> **Exercise**: Begin at the line containing "assign c2 = ((row[3]" in the data below and go on through the line containing "1) | (m_data[32:0]", repeating each line exactly; include both ends and no other line.
—————
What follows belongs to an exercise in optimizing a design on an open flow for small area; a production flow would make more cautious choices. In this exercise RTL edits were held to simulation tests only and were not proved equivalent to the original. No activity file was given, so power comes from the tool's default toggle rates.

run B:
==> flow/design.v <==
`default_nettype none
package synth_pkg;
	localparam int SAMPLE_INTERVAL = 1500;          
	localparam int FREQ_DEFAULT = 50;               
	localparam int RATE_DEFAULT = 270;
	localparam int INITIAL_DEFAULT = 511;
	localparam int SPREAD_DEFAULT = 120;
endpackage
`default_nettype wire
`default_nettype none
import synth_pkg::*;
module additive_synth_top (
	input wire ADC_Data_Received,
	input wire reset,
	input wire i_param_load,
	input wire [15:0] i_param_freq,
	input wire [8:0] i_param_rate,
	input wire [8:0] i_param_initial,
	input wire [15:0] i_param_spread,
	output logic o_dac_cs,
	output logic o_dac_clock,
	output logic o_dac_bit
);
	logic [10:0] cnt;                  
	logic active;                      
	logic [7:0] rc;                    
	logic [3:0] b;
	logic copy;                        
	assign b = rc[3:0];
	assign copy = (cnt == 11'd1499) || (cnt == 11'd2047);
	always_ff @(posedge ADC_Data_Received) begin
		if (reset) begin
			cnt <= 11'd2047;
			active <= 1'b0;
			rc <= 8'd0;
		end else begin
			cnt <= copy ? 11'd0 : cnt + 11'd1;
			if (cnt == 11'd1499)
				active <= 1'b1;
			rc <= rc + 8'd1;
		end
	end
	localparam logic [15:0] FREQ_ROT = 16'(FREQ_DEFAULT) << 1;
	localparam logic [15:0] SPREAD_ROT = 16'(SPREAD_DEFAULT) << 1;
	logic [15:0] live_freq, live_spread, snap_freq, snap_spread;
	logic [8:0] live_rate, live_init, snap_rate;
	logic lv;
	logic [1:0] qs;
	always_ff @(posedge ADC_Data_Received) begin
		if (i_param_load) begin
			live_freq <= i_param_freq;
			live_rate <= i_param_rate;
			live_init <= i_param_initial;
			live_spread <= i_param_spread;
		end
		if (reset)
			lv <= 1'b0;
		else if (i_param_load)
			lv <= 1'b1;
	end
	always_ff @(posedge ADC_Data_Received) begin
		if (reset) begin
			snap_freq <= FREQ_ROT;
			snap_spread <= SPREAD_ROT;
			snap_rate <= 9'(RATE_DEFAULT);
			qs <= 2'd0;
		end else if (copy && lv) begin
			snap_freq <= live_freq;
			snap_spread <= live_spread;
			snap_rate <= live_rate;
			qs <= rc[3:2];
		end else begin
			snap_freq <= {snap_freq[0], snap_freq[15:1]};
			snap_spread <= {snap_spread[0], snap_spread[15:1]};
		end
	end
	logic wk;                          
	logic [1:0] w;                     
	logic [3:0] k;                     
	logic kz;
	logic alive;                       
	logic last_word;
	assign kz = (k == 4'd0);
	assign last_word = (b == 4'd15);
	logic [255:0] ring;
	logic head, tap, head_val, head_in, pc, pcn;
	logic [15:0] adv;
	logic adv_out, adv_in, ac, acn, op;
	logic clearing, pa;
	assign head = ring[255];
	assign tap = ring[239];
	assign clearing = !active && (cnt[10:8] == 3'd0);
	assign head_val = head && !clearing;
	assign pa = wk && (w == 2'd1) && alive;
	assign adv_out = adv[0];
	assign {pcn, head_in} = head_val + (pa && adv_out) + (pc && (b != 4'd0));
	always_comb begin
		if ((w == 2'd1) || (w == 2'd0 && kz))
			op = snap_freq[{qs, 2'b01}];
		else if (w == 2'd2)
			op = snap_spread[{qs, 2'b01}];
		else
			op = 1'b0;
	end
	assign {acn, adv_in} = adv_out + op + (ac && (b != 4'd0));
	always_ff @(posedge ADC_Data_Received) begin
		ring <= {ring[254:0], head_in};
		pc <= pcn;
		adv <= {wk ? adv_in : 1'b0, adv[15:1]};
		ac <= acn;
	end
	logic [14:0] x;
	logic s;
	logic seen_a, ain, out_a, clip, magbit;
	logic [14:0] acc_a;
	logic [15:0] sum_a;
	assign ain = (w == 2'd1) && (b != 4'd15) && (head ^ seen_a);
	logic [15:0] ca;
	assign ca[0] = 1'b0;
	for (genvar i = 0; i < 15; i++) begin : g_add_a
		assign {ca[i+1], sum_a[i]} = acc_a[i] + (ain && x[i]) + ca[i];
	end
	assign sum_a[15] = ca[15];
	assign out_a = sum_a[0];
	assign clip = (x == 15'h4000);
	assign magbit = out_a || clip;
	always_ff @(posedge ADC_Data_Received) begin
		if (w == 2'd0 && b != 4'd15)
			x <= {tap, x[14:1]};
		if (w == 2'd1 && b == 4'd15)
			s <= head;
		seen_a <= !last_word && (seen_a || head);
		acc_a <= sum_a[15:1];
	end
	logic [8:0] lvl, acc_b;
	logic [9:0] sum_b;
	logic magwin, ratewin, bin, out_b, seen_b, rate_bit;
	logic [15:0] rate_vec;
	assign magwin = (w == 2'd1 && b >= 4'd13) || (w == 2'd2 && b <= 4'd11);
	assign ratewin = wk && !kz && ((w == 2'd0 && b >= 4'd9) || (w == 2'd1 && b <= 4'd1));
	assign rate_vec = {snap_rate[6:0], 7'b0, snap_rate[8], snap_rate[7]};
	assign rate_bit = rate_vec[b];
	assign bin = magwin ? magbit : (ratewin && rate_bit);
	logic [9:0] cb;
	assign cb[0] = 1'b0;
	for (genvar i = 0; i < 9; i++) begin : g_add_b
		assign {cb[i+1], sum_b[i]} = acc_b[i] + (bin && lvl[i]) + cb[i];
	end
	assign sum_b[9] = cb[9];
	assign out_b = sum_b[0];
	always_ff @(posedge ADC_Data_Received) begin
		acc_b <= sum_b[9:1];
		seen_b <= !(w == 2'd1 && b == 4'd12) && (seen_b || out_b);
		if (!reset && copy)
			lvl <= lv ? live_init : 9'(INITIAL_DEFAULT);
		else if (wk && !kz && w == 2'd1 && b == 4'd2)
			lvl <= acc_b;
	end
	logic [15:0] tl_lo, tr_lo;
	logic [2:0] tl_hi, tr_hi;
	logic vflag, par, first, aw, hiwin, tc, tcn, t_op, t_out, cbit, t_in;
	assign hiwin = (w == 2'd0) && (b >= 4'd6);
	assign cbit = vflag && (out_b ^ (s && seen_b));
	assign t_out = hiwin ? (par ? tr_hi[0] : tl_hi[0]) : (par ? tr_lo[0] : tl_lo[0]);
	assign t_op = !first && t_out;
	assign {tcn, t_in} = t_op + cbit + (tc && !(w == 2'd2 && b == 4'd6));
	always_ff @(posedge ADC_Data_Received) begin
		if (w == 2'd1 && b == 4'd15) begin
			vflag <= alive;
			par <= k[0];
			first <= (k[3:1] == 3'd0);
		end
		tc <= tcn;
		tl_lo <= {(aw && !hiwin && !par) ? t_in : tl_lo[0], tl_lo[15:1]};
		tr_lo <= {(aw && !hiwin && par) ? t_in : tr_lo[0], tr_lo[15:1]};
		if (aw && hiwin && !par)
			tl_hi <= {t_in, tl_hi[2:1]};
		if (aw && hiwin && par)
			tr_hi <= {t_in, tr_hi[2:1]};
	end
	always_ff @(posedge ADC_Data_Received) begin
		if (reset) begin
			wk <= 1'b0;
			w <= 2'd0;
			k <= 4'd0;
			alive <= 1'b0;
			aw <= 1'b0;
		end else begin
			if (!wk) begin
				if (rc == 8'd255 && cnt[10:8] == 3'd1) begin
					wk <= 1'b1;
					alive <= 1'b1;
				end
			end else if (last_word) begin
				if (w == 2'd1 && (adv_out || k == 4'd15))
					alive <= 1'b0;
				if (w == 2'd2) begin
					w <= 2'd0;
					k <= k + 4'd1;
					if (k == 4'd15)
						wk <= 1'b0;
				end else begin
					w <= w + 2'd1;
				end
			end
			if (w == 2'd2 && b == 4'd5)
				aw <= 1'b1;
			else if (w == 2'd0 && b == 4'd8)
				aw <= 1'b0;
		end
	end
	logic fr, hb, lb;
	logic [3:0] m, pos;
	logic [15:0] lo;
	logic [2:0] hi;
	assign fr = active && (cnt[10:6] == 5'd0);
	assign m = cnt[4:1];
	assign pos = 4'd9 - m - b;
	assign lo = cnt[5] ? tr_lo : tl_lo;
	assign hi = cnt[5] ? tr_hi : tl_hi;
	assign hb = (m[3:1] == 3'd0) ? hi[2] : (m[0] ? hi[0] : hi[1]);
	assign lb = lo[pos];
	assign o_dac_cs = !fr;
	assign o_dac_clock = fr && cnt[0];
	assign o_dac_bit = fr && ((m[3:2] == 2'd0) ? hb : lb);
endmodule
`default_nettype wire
—————
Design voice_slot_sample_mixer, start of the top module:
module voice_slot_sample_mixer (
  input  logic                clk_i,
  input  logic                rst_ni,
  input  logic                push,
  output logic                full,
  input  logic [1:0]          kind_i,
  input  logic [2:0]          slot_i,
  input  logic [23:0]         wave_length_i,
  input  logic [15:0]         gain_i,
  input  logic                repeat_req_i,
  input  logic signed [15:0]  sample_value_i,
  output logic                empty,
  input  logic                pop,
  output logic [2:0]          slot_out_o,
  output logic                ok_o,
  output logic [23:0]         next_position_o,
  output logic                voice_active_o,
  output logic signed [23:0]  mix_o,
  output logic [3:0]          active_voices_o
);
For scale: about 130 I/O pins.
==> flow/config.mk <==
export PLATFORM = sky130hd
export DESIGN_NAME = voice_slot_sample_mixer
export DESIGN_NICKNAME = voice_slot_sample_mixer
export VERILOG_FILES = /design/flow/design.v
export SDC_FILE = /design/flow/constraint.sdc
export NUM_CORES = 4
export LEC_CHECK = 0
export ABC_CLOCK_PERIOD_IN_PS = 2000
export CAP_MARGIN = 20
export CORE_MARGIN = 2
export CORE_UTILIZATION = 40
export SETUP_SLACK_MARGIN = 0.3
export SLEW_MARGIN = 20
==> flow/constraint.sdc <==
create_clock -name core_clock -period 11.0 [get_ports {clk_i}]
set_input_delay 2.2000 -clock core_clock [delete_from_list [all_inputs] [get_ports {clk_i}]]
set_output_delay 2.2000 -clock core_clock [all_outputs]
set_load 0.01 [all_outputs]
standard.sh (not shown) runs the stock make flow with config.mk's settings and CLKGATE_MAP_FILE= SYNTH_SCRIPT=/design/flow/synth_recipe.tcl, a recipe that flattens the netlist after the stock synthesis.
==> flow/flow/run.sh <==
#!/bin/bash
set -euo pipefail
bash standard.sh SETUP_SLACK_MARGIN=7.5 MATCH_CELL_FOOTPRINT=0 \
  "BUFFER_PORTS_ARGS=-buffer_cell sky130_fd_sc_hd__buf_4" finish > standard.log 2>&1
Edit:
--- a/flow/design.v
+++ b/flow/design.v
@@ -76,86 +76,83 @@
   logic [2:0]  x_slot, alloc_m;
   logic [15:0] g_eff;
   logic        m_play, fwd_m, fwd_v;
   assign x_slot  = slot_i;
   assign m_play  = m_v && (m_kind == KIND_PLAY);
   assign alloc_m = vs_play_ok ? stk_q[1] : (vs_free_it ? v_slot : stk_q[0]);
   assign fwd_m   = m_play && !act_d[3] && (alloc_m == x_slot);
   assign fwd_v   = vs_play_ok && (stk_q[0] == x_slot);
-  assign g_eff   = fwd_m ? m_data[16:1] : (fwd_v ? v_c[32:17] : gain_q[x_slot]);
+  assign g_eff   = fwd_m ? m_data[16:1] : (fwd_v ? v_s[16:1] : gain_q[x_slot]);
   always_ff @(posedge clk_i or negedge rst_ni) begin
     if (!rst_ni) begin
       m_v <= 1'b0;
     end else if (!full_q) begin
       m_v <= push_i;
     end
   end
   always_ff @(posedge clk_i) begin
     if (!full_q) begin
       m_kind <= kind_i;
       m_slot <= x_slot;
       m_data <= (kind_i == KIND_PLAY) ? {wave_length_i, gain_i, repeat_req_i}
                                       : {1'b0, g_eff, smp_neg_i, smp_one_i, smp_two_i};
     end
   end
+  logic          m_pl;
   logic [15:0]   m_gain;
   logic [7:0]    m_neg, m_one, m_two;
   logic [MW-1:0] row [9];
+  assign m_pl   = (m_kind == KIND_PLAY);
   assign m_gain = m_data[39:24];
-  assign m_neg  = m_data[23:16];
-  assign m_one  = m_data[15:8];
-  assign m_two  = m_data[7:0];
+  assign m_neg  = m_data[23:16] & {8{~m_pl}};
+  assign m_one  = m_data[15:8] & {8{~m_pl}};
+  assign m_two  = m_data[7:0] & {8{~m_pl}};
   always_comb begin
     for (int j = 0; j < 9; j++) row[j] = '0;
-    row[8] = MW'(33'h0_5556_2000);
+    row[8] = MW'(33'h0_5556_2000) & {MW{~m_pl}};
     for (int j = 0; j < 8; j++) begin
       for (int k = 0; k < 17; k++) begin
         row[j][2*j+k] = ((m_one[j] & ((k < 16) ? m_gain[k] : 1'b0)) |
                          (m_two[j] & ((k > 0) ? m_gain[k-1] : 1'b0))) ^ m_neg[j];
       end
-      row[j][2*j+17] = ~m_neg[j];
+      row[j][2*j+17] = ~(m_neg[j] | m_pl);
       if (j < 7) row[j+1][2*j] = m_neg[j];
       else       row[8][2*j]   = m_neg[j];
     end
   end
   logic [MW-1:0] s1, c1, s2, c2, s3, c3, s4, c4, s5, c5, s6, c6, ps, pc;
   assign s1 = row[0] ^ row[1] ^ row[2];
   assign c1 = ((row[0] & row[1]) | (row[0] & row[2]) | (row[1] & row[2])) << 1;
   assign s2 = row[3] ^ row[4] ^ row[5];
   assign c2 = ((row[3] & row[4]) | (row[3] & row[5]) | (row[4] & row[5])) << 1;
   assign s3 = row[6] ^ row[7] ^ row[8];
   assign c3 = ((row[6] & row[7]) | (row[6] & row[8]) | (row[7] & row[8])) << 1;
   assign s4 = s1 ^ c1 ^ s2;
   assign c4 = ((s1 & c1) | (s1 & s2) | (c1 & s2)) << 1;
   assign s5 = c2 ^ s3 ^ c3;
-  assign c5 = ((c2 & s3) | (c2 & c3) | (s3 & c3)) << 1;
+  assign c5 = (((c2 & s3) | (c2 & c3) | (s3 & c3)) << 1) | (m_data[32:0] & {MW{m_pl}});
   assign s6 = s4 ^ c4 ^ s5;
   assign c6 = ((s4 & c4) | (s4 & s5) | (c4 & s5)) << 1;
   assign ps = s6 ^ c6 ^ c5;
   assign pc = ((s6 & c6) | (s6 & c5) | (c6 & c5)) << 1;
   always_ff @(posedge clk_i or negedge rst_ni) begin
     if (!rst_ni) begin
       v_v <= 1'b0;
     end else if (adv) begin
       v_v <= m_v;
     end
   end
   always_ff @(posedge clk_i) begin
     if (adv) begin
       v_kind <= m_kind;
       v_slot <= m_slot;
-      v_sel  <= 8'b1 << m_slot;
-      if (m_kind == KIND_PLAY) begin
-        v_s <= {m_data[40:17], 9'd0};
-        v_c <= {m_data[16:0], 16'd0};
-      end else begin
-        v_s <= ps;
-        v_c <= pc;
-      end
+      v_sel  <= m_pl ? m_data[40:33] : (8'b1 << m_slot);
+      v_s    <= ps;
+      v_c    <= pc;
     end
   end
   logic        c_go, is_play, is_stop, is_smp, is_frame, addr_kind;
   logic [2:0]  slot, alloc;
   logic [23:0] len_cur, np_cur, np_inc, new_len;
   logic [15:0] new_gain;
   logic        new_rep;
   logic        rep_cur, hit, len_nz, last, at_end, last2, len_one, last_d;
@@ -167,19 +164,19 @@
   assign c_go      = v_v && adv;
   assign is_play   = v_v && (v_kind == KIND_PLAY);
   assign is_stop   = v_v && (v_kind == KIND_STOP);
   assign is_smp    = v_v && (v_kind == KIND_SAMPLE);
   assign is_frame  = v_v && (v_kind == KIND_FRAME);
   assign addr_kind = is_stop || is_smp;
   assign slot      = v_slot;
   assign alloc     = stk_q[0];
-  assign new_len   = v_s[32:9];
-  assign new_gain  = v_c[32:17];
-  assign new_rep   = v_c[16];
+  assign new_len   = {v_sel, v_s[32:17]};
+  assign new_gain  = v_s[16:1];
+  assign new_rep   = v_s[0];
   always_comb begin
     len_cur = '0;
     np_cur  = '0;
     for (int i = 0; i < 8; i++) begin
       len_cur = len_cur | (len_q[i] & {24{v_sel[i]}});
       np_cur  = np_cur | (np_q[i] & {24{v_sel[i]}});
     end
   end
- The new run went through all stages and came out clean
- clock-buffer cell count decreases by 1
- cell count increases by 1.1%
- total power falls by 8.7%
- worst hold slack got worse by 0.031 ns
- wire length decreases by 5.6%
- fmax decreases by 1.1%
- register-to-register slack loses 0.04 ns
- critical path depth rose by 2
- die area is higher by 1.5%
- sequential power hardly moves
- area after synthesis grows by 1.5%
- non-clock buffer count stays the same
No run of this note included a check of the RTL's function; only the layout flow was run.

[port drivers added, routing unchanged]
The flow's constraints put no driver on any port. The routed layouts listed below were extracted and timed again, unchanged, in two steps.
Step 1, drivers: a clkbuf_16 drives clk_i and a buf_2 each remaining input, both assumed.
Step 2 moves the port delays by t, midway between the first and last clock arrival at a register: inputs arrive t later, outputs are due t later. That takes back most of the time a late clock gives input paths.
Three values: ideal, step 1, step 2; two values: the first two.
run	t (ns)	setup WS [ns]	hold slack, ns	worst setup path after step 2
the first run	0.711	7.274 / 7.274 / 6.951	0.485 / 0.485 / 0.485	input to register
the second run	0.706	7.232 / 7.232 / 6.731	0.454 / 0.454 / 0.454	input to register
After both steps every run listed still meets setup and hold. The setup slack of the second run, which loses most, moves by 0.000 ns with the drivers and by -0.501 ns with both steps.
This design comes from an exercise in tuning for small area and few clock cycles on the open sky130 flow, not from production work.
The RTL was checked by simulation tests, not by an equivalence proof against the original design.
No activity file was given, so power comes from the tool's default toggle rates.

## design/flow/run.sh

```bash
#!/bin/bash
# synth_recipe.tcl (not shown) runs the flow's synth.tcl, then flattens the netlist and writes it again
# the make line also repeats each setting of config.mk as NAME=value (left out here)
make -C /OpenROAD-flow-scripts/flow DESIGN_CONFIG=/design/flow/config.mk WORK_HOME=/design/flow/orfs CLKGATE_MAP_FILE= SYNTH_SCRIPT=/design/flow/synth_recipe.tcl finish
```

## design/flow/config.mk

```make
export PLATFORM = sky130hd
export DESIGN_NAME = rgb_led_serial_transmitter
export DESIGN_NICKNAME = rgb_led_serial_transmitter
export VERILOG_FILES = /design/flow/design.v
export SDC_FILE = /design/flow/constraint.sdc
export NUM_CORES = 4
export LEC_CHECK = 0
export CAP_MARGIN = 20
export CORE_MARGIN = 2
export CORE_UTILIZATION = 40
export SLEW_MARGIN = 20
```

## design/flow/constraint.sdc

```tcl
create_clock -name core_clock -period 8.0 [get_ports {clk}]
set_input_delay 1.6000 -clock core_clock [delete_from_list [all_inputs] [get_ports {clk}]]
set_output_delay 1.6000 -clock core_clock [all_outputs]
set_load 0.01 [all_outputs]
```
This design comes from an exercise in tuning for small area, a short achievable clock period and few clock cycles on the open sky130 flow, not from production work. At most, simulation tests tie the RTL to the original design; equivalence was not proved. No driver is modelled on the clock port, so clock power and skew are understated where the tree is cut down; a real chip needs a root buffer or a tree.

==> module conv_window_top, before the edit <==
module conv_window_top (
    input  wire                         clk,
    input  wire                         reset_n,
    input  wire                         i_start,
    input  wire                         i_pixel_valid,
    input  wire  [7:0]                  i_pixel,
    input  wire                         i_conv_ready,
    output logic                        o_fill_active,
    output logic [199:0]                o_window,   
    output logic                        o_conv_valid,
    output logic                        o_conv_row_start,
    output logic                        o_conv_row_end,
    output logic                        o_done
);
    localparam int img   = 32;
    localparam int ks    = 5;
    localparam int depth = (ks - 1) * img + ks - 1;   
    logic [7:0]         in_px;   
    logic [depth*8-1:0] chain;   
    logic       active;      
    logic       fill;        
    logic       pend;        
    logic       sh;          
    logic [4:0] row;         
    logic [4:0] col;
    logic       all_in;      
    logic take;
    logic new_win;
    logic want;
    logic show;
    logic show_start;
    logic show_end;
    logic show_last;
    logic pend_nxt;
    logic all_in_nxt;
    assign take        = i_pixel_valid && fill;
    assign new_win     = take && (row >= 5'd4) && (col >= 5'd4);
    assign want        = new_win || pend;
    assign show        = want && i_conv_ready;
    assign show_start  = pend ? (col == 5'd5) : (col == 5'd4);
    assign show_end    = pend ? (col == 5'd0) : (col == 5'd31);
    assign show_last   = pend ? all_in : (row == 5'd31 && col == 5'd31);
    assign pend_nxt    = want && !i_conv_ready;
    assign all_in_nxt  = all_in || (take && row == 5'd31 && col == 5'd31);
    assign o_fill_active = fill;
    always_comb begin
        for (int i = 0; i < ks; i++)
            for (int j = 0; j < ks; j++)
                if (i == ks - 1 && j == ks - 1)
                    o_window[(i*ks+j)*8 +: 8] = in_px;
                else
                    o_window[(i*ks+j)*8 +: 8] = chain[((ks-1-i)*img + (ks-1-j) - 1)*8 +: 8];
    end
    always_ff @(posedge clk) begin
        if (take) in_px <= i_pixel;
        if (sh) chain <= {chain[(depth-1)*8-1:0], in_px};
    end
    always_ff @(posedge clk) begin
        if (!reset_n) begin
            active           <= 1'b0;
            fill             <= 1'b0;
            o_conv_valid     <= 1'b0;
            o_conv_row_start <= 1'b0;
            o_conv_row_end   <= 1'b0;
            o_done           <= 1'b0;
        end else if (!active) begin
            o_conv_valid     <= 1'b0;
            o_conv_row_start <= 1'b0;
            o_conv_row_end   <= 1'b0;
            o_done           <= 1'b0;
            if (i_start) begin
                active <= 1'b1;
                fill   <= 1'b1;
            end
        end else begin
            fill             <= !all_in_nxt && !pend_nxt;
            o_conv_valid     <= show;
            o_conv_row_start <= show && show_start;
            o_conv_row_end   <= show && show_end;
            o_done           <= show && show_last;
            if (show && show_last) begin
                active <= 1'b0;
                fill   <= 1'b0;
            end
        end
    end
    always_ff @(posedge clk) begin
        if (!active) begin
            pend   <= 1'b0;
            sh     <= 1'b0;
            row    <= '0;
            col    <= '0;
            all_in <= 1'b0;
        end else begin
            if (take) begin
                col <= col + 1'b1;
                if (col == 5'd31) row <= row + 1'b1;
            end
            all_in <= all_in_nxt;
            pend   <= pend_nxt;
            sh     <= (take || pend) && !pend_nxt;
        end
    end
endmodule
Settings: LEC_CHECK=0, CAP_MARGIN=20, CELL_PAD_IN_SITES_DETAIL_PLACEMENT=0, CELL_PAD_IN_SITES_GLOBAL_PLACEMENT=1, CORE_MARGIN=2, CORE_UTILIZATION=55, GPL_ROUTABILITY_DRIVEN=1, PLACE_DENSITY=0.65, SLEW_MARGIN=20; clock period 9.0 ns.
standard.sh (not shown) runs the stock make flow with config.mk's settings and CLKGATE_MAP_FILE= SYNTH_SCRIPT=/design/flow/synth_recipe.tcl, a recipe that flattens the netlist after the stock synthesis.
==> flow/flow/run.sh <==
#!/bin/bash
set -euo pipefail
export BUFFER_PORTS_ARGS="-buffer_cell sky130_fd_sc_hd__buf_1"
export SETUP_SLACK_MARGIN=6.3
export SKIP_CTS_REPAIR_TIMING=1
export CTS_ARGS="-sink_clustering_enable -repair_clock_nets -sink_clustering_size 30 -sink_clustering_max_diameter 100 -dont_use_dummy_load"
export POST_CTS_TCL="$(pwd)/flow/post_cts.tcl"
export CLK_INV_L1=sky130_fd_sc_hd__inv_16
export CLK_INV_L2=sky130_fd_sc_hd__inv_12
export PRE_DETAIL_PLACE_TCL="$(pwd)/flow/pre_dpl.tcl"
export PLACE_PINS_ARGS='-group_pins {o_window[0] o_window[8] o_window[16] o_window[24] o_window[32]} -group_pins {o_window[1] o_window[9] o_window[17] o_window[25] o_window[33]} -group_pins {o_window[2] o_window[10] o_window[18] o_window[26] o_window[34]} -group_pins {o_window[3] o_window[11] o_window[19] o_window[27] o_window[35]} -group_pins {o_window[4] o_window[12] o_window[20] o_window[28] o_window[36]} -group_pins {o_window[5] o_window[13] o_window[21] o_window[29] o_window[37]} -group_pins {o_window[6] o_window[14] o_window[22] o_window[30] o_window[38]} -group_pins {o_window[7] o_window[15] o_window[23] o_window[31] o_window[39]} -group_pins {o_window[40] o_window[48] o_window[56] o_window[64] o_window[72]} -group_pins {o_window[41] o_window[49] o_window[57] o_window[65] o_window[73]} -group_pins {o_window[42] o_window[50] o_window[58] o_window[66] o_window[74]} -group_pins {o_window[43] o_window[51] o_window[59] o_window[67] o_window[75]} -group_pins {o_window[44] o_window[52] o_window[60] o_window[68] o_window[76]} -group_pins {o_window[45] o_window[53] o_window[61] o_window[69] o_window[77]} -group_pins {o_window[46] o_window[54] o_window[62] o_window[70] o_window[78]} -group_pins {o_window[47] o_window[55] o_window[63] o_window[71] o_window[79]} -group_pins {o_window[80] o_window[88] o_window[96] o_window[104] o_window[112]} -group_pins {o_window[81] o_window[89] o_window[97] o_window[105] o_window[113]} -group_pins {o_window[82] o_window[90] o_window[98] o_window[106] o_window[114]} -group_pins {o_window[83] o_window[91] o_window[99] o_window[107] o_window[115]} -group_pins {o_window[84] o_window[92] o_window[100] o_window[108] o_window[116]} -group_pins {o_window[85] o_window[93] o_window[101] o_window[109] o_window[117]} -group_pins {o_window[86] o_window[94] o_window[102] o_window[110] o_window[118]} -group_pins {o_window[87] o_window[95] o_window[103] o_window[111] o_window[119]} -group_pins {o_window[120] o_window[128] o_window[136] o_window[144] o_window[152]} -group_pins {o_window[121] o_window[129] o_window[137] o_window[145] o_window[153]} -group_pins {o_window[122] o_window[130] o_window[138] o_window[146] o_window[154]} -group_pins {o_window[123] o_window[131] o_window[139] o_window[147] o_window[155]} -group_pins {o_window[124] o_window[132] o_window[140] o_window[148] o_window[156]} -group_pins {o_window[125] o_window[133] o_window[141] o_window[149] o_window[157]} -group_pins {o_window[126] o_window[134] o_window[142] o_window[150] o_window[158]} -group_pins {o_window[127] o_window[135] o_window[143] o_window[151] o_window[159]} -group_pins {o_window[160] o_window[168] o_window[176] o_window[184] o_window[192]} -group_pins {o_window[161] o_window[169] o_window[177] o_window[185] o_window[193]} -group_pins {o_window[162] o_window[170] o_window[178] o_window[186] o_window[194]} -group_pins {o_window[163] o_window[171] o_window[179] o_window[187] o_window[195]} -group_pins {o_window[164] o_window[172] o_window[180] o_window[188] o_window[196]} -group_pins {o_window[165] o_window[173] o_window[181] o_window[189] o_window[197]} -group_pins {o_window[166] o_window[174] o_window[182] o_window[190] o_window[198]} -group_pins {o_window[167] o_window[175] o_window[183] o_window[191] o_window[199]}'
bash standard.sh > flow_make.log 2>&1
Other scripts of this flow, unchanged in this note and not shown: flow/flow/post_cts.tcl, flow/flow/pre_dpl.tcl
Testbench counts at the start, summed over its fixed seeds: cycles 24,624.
—————
> **Exercise answer**:
   assign c2 = ((row[3] & row[4]) | (row[3] & row[5]) | (row[4] & row[5])) << 1;
   assign s3 = row[6] ^ row[7] ^ row[8];
   assign c3 = ((row[6] & row[7]) | (row[6] & row[8]) | (row[7] & row[8])) << 1;
   assign s4 = s1 ^ c1 ^ s2;
   assign c4 = ((s1 & c1) | (s1 & s2) | (c1 & s2)) << 1;
   assign s5 = c2 ^ s3 ^ c3;
-  assign c5 = ((c2 & s3) | (c2 & c3) | (s3 & c3)) << 1;
+  assign c5 = (((c2 & s3) | (c2 & c3) | (s3 & c3)) << 1) | (m_data[32:0] & {MW{m_pl}});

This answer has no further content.